Collected data:
▶

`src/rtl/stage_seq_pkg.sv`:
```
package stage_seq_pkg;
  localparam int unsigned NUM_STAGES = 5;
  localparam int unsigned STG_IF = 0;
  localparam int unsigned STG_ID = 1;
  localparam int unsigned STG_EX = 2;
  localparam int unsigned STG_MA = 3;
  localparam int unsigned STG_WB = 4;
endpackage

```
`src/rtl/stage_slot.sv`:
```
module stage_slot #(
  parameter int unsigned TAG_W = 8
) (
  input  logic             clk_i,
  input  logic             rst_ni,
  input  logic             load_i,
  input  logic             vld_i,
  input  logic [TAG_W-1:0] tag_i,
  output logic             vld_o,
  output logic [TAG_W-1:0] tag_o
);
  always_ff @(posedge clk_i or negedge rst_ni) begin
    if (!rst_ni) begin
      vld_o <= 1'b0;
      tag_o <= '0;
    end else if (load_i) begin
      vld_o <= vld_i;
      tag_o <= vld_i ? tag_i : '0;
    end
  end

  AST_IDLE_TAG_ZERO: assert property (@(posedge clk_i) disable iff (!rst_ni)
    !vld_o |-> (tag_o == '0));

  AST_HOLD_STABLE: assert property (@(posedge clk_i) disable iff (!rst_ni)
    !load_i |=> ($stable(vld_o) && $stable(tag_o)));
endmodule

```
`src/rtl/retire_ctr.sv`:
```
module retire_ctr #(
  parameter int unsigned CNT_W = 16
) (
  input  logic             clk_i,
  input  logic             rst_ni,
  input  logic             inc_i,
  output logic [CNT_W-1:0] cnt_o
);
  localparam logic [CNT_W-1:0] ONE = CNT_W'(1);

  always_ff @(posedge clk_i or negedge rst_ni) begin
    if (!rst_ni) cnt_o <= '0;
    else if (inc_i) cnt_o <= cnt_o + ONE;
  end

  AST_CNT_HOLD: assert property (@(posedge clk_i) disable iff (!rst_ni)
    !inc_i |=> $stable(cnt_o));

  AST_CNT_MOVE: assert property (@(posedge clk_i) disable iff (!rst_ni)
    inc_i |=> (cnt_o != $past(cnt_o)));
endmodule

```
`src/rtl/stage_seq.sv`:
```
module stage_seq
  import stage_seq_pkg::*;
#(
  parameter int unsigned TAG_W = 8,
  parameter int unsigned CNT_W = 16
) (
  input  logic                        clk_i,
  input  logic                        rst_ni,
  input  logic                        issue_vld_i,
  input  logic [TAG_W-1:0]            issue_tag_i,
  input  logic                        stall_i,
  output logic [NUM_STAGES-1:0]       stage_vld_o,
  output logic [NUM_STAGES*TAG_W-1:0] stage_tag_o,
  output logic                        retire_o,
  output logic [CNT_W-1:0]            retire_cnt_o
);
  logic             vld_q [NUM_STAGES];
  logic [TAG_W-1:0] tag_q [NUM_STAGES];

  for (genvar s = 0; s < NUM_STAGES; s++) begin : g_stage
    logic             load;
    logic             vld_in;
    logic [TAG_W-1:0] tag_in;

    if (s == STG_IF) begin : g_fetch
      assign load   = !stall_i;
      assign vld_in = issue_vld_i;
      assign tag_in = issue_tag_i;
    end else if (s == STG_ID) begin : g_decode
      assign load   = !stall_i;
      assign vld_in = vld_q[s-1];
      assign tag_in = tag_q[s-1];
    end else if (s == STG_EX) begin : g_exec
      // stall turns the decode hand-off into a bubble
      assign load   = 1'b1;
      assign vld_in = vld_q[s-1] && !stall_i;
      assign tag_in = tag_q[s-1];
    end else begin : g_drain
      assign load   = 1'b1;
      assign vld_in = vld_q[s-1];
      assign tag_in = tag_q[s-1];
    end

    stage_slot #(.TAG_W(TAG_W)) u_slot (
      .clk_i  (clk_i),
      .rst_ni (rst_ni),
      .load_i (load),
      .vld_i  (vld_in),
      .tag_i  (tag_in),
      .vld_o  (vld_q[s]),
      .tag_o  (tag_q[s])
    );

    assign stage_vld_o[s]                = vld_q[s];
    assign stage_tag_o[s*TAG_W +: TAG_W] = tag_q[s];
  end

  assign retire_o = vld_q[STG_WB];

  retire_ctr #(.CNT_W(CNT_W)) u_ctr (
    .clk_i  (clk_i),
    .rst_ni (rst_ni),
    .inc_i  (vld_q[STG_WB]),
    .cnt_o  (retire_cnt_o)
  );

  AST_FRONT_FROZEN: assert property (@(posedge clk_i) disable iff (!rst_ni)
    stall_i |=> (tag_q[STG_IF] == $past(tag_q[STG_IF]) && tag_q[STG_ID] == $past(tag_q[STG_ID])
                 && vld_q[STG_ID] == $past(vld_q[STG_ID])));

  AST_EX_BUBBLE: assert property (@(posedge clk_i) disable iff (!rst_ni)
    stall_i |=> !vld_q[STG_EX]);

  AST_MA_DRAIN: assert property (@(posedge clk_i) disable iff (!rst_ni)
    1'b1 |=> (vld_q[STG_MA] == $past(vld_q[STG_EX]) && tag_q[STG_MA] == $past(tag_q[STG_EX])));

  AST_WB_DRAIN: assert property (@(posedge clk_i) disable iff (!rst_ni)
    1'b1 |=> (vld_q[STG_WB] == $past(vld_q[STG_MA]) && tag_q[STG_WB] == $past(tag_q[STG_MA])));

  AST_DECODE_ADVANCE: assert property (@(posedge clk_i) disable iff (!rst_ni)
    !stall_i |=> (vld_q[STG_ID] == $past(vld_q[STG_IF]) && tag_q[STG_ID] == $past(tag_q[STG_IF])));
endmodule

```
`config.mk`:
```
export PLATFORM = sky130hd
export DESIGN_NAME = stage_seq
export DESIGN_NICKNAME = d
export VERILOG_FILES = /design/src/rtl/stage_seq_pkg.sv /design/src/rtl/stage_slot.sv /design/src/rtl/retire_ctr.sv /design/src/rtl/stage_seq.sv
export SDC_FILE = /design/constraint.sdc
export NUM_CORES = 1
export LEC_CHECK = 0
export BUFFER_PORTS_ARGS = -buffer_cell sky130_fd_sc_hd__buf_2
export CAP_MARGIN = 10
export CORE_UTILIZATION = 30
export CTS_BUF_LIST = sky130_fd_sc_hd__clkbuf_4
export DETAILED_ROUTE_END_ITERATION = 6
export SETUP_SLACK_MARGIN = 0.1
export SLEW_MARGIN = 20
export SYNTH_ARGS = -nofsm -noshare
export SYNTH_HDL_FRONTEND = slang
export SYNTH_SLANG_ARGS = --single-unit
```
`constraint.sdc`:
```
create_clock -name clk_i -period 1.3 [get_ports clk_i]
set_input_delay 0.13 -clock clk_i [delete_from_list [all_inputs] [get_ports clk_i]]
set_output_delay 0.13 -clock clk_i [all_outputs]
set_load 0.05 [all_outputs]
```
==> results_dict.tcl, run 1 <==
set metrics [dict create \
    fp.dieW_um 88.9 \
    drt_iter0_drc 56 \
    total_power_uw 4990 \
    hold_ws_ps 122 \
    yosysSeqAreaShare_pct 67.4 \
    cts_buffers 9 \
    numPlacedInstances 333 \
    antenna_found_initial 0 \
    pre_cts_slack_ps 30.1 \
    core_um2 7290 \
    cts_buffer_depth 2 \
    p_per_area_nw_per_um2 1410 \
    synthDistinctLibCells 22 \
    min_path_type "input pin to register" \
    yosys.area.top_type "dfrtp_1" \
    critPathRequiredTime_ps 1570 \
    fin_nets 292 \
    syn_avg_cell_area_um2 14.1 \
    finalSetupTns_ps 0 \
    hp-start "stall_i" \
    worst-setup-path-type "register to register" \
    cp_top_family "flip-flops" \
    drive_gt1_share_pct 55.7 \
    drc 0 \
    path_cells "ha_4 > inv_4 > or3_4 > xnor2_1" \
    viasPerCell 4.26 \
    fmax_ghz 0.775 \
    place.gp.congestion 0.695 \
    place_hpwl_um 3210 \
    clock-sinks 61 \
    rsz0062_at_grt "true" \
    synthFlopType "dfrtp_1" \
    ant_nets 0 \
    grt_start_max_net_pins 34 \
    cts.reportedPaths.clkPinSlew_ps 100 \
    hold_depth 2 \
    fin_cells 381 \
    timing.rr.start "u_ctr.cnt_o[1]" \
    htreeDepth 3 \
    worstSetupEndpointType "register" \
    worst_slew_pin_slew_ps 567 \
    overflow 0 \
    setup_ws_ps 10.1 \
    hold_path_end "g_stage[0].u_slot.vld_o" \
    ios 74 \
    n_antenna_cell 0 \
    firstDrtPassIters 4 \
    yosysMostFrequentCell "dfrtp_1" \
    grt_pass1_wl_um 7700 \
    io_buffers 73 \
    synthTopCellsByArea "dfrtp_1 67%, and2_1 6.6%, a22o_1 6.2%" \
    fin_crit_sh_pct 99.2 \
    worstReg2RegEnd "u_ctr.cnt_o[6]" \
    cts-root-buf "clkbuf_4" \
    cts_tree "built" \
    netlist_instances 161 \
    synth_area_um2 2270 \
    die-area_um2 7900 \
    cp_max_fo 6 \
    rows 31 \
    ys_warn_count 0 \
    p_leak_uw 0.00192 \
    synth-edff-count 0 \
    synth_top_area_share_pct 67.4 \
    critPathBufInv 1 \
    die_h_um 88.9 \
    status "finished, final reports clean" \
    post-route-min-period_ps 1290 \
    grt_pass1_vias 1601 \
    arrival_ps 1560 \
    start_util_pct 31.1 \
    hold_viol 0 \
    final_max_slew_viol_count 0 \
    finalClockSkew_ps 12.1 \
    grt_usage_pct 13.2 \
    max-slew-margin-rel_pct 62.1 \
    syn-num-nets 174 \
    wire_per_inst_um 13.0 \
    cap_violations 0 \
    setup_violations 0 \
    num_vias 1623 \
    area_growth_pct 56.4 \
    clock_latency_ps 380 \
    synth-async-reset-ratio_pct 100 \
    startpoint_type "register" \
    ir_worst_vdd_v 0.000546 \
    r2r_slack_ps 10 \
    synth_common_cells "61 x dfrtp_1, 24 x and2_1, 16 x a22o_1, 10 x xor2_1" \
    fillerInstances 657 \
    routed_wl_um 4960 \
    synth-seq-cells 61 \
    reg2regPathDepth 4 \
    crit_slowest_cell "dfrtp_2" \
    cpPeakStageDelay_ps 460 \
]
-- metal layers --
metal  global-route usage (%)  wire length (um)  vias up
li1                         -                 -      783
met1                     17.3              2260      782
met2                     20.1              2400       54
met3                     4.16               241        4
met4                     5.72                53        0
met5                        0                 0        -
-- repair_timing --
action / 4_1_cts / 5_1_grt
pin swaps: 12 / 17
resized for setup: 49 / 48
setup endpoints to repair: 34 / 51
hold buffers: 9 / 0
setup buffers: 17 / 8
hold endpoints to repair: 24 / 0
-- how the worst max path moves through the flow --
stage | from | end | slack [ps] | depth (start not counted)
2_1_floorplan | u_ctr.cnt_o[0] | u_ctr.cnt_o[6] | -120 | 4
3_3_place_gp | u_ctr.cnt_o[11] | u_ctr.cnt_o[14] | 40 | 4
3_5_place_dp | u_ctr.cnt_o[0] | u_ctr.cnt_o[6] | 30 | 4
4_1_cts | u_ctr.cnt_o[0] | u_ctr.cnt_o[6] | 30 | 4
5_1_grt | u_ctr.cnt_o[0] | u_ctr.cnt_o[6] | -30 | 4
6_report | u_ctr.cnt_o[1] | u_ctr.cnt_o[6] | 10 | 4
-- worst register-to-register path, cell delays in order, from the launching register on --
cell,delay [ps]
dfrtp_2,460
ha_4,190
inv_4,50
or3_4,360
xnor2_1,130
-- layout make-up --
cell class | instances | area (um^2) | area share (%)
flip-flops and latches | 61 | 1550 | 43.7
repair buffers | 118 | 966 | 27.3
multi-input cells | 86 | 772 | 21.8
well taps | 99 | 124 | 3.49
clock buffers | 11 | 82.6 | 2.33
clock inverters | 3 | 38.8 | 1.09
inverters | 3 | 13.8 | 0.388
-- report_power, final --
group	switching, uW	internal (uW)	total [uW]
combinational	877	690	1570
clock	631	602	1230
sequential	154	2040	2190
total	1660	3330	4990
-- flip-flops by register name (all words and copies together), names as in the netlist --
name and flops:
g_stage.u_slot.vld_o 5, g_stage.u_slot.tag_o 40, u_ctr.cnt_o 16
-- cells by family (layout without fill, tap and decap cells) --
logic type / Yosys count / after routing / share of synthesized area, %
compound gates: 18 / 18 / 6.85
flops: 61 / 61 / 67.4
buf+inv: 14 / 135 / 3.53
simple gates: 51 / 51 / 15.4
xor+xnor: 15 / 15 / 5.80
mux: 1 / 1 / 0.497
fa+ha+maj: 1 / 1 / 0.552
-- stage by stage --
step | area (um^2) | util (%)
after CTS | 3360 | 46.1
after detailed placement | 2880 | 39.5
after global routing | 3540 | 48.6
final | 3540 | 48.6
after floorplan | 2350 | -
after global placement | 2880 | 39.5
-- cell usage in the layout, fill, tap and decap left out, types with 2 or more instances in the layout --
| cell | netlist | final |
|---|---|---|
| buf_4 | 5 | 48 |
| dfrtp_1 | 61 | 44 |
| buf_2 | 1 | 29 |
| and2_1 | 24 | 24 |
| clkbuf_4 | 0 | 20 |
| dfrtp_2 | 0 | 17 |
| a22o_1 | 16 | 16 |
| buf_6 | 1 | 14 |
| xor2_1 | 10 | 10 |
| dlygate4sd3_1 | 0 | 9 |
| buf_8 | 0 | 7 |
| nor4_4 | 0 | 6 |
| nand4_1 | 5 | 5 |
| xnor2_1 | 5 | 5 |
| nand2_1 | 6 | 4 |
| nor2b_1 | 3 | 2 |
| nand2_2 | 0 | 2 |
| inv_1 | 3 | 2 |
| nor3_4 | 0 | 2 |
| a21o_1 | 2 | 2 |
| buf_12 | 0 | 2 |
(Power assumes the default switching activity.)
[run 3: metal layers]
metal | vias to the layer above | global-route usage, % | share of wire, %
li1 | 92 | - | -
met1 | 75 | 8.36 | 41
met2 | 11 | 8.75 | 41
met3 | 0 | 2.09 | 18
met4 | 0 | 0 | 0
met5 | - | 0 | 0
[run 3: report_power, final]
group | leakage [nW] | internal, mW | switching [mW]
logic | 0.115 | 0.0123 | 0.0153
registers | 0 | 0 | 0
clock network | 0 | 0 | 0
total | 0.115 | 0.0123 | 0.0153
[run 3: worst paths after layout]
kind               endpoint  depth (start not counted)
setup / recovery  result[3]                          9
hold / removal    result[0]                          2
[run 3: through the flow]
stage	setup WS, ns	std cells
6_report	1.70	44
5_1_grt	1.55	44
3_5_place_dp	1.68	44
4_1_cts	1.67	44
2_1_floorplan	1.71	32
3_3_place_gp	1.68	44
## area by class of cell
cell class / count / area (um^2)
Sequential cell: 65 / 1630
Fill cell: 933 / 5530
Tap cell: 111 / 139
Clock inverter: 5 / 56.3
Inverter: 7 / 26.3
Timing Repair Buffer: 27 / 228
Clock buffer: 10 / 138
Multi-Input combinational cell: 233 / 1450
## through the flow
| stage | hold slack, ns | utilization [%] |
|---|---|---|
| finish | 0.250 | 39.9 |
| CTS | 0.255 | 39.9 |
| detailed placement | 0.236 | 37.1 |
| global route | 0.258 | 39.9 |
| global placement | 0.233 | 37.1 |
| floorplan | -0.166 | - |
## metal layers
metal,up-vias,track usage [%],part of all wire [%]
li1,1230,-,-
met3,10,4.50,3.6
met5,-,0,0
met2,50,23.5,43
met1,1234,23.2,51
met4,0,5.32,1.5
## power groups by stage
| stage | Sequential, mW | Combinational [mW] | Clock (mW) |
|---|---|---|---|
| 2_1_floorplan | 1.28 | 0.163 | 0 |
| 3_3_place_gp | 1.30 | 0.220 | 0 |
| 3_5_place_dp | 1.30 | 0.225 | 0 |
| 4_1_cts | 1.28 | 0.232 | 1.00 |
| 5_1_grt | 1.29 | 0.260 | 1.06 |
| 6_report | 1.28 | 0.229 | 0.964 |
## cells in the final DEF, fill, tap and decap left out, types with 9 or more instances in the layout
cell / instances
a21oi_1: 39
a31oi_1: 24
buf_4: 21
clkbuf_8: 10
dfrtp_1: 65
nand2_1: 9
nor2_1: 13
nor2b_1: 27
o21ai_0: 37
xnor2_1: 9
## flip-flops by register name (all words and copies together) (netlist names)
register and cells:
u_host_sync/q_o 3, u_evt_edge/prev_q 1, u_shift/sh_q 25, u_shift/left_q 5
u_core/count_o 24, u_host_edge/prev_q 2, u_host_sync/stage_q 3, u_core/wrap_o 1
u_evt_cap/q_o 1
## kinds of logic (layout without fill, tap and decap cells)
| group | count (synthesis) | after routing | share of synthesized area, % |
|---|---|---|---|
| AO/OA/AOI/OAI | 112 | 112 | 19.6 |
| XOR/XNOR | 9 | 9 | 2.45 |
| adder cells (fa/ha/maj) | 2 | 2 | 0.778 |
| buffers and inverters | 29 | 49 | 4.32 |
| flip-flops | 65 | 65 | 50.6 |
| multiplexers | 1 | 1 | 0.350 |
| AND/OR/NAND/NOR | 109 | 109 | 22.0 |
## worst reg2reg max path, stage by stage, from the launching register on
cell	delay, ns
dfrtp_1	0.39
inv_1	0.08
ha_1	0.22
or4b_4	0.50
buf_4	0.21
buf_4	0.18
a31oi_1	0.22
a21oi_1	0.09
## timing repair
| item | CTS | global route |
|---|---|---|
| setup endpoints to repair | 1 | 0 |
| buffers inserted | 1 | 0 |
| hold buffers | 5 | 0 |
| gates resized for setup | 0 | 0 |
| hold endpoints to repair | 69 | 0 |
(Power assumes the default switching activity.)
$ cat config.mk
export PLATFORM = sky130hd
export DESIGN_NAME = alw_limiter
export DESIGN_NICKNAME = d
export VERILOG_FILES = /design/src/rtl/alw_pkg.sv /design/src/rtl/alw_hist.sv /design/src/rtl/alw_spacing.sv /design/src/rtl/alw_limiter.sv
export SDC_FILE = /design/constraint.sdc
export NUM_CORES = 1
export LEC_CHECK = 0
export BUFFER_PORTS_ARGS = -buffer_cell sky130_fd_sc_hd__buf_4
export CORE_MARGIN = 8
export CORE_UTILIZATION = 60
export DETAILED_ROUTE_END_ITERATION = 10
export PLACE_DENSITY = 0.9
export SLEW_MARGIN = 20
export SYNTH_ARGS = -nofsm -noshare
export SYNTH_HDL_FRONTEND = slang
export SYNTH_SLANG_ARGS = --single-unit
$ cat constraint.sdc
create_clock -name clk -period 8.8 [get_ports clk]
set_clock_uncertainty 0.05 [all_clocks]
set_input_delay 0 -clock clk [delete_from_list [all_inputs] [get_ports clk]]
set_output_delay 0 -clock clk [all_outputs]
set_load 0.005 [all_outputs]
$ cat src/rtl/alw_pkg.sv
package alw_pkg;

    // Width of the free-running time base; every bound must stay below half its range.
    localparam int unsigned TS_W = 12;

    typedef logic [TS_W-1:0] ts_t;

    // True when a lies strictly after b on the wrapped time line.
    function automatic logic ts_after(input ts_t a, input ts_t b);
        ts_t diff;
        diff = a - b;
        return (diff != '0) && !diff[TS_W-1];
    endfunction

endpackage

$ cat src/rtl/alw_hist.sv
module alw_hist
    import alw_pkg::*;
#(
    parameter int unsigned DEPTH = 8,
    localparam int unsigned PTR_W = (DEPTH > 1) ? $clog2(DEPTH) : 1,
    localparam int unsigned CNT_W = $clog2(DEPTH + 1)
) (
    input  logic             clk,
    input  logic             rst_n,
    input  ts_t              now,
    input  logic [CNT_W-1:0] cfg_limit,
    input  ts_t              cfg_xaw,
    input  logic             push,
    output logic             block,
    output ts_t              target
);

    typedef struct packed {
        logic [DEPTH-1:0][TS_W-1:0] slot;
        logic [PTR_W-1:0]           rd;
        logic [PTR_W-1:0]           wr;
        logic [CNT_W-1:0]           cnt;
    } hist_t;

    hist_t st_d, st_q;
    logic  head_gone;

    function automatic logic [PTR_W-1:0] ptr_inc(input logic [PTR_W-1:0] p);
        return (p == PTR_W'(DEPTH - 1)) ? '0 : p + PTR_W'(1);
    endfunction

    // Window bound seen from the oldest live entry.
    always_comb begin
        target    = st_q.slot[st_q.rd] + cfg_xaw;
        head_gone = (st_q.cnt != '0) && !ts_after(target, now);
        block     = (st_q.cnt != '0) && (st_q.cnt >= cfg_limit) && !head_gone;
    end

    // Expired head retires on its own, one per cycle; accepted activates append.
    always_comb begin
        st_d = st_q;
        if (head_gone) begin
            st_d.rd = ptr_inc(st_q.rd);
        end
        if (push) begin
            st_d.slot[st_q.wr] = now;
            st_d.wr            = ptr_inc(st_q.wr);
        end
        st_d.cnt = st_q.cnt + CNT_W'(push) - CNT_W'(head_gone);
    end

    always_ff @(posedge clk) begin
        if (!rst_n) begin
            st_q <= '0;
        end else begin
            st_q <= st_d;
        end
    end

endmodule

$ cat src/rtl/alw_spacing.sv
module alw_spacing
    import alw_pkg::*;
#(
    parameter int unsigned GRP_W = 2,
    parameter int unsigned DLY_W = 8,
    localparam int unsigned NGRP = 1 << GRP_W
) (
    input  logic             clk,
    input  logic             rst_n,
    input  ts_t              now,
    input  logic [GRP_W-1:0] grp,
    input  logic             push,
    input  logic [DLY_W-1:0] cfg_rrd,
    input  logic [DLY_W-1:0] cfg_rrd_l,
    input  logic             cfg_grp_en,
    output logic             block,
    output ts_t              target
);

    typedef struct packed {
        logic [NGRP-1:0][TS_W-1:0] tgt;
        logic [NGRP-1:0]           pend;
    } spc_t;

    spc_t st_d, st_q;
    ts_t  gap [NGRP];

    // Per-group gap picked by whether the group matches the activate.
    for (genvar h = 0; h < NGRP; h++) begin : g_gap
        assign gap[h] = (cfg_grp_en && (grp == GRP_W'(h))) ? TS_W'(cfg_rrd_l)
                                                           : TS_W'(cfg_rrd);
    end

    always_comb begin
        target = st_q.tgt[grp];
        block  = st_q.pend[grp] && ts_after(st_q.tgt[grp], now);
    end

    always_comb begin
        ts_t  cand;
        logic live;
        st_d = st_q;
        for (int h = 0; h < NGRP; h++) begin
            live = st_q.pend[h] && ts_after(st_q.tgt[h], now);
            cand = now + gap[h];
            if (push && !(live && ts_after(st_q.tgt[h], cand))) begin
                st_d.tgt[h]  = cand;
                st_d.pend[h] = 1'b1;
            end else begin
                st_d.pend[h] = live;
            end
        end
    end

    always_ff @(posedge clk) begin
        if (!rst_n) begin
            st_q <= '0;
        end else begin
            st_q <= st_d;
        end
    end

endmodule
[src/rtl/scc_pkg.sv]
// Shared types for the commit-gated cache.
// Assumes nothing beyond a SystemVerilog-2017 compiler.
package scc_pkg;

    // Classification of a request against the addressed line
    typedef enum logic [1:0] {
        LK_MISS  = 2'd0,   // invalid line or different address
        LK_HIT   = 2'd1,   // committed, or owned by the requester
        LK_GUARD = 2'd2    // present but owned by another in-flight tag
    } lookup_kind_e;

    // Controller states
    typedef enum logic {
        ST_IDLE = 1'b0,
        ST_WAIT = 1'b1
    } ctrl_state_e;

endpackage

◀

[PROBLEM] Write out, from the lines above, only those from the line with "0.250 | 39.9 |" to the line with "0.225 | 0 |", exactly as given, including the first and the last.

[SOLUTION FOR THIS EXERCISE]
| finish | 0.250 | 39.9 |
| CTS | 0.255 | 39.9 |
| detailed placement | 0.236 | 37.1 |
| global route | 0.258 | 39.9 |
| global placement | 0.233 | 37.1 |
| floorplan | -0.166 | - |
## metal layers
metal,up-vias,track usage [%],part of all wire [%]
li1,1230,-,-
met3,10,4.50,3.6
met5,-,0,0
met2,50,23.5,43
met1,1234,23.2,51
met4,0,5.32,1.5
## power groups by stage
| stage | Sequential, mW | Combinational [mW] | Clock (mW) |
|---|---|---|---|
| 2_1_floorplan | 1.28 | 0.163 | 0 |
| 3_3_place_gp | 1.30 | 0.220 | 0 |
| 3_5_place_dp | 1.30 | 0.225 | 0 |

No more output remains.